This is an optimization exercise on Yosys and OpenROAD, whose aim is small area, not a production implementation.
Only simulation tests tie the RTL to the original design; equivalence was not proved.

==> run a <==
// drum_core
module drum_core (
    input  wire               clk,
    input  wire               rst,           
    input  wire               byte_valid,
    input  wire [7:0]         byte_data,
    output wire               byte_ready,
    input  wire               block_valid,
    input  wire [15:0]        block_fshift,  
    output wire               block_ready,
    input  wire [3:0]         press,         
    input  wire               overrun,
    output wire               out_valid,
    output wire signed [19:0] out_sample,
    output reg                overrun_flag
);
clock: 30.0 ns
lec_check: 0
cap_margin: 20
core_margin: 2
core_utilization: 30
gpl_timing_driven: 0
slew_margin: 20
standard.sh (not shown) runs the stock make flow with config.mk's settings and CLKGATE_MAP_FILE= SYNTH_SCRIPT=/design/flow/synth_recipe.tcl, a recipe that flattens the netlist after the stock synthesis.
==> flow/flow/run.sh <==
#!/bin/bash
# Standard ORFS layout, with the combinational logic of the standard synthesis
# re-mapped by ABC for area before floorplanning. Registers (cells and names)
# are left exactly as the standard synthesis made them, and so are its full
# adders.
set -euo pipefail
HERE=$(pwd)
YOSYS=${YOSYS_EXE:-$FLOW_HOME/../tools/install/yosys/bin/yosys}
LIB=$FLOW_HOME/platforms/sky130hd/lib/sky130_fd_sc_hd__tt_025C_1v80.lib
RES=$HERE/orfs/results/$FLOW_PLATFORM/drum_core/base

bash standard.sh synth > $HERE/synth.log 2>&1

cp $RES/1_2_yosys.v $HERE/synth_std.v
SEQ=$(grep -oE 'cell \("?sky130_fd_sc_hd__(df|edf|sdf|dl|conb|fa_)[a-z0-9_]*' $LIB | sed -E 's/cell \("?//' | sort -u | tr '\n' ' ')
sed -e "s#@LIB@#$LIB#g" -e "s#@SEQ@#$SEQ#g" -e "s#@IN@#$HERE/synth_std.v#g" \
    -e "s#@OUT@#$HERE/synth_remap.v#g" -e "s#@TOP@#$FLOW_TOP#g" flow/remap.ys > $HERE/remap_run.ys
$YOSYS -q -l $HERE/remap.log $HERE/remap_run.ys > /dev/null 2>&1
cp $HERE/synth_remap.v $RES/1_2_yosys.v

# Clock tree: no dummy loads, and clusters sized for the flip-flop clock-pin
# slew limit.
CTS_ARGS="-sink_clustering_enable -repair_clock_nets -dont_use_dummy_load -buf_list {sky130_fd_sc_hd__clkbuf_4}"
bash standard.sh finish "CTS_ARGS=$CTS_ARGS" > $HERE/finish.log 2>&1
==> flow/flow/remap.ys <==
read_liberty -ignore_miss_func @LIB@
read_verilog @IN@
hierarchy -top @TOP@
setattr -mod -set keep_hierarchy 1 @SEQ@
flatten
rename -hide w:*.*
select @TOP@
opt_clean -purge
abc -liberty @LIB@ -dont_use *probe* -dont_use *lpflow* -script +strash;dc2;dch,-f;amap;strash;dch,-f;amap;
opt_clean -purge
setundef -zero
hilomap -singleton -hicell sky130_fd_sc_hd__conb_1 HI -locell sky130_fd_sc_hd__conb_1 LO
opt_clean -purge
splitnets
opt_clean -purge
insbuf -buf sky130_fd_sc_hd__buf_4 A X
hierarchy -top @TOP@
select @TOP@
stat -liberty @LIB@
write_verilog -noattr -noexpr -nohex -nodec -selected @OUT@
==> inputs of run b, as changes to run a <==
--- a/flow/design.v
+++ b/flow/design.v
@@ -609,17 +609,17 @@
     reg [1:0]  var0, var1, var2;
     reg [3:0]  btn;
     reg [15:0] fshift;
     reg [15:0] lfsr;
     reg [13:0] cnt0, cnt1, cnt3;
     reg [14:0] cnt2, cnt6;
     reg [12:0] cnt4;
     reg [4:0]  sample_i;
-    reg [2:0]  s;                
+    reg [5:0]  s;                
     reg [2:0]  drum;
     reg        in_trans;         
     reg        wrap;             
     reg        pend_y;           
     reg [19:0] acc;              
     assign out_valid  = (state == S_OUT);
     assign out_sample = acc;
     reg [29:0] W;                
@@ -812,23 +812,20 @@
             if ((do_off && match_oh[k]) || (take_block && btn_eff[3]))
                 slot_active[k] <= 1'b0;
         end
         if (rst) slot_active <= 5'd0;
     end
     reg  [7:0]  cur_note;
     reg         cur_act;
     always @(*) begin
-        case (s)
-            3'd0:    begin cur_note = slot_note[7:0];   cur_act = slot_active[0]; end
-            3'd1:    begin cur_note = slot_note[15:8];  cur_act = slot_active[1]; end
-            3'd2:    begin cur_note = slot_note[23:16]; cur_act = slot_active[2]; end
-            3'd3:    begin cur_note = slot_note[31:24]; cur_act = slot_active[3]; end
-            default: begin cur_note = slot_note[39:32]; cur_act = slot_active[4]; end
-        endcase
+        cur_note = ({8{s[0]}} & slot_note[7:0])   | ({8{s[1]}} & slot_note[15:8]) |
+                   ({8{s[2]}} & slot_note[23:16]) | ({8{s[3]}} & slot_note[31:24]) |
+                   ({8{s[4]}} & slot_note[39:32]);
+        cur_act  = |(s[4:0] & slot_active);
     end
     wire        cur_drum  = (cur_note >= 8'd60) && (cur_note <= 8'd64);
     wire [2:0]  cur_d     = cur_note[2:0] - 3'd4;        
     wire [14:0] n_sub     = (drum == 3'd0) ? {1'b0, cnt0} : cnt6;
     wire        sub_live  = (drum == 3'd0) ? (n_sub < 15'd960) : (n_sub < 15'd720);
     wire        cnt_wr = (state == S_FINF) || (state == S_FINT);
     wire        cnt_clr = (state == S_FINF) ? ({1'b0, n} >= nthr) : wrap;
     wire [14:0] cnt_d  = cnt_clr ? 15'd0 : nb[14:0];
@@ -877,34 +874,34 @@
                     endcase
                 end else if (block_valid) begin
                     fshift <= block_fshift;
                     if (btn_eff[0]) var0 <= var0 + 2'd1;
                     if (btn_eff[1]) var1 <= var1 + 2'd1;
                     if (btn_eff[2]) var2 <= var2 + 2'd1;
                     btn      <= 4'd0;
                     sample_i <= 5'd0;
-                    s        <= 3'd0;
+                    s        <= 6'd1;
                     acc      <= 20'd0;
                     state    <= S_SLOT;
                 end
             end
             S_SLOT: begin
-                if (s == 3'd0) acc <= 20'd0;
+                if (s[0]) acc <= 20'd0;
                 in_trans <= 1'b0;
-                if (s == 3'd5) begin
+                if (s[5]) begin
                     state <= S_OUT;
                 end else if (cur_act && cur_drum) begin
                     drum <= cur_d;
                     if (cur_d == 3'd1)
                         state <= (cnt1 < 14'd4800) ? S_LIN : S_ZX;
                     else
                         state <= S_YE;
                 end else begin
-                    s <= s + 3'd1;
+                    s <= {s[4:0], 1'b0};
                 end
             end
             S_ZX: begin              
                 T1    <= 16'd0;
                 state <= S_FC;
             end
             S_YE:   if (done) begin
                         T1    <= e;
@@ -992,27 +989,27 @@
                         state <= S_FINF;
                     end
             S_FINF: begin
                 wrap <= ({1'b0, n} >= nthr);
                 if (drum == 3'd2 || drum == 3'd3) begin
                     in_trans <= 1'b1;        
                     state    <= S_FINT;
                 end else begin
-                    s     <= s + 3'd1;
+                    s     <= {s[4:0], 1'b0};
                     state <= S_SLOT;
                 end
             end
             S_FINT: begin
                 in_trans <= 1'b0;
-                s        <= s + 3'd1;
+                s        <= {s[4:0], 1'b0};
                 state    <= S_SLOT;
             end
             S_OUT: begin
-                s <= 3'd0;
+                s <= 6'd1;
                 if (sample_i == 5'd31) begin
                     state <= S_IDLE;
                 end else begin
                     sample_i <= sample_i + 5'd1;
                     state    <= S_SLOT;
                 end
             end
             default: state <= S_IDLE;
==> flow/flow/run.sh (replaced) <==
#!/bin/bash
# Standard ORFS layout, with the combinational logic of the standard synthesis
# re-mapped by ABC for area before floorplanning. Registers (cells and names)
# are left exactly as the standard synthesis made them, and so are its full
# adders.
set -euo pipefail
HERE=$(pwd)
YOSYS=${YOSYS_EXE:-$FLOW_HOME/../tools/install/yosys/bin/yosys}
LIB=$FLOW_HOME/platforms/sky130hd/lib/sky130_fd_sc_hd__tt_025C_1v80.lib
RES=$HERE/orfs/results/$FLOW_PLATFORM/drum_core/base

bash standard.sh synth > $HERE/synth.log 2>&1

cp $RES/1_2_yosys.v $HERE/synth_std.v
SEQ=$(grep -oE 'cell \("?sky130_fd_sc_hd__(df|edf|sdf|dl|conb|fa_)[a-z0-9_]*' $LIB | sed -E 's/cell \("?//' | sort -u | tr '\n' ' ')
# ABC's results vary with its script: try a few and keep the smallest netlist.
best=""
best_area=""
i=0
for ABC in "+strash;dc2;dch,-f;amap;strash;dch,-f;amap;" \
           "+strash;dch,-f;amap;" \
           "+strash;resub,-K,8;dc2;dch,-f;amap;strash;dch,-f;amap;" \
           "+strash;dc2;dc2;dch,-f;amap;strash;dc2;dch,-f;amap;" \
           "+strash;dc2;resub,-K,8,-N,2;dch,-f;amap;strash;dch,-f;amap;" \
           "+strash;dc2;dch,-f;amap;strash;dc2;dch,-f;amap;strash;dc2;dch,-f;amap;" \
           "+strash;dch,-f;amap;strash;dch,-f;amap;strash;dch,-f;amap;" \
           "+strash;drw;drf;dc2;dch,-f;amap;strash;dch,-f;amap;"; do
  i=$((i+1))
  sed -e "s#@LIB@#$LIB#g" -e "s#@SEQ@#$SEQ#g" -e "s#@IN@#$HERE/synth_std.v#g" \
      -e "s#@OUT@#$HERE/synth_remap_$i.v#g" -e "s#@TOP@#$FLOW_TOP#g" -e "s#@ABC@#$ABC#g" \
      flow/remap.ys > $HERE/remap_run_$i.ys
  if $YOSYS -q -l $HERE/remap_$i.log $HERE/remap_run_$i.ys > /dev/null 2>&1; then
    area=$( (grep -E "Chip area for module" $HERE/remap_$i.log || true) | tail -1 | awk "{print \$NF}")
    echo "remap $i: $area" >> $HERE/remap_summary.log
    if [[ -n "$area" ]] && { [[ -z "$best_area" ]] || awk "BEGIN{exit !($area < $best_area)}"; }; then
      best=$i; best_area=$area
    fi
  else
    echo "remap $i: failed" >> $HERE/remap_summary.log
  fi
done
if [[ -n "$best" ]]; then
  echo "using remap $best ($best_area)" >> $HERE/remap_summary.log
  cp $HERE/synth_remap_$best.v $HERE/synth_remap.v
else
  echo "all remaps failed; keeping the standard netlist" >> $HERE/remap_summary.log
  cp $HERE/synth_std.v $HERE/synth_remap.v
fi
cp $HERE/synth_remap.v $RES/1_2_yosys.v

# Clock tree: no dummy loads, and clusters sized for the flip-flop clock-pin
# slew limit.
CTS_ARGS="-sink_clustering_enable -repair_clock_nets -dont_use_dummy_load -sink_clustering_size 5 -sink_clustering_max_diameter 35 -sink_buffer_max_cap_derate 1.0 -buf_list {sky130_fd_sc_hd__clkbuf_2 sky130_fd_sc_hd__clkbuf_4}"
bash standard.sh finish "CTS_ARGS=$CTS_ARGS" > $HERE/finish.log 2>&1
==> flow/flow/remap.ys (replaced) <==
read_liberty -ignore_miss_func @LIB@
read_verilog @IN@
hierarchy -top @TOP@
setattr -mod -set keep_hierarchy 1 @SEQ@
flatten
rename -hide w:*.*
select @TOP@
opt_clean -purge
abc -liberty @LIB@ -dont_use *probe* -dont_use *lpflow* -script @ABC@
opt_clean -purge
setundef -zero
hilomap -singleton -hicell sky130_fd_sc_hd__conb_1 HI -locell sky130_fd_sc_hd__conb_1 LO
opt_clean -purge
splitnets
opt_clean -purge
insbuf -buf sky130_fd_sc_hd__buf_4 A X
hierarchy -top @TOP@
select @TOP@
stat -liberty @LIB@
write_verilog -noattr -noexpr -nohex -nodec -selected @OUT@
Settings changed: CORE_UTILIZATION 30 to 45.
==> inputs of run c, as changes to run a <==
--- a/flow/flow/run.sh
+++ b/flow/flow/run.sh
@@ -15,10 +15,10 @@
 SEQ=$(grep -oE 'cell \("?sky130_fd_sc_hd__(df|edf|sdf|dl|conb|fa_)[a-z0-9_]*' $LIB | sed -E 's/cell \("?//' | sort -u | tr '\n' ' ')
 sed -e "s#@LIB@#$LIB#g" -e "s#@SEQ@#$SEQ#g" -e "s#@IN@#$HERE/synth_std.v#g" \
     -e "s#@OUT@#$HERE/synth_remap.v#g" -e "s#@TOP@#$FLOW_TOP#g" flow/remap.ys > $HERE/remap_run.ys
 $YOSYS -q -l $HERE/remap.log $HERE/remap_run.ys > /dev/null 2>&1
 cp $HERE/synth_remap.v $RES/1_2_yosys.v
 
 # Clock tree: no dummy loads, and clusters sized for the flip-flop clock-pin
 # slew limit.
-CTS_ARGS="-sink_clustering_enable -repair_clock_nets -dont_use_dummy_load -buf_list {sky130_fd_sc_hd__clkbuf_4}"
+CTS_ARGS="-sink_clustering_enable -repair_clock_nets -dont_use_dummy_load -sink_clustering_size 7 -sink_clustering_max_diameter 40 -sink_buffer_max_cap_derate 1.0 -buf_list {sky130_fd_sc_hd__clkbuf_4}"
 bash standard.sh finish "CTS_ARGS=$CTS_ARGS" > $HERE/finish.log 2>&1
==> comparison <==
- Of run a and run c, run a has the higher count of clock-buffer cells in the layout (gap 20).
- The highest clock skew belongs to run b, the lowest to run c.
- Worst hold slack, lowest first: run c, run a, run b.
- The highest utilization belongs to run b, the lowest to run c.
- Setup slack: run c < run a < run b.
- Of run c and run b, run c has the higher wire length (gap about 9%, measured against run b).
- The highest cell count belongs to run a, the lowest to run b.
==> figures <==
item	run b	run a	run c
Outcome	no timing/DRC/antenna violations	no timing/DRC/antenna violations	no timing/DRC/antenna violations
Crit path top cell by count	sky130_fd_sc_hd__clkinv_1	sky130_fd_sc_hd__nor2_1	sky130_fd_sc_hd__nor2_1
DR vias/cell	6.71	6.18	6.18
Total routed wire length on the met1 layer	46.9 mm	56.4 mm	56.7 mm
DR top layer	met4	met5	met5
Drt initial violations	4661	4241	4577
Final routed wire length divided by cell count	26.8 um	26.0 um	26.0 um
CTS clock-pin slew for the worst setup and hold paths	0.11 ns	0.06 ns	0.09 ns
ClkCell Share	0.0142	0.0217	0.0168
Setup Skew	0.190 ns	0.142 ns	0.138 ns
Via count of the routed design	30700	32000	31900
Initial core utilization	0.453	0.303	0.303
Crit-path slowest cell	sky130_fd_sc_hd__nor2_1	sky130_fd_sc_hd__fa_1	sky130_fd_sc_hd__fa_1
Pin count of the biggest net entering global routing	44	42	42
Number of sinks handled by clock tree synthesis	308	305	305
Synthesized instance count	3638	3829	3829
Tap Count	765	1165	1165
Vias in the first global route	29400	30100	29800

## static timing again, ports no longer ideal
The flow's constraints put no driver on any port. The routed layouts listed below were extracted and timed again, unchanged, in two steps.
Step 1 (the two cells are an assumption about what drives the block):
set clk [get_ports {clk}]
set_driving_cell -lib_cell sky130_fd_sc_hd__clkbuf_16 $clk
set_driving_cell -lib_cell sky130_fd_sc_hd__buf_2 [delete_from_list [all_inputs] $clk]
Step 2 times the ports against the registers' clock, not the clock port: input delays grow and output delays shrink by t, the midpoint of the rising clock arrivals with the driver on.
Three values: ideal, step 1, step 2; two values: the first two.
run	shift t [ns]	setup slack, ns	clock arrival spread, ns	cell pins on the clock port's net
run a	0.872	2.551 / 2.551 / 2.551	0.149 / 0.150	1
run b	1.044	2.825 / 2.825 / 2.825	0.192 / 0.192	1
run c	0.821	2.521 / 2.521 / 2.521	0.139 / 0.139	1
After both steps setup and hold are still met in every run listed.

::::::::

--- What to work on ---
Check the data for the word "failed" and pull out the lines that have it.

--- Final answer ---
    echo "remap $i: failed" >> $HERE/remap_summary.log
  echo "all remaps failed; keeping the standard netlist" >> $HERE/remap_summary.log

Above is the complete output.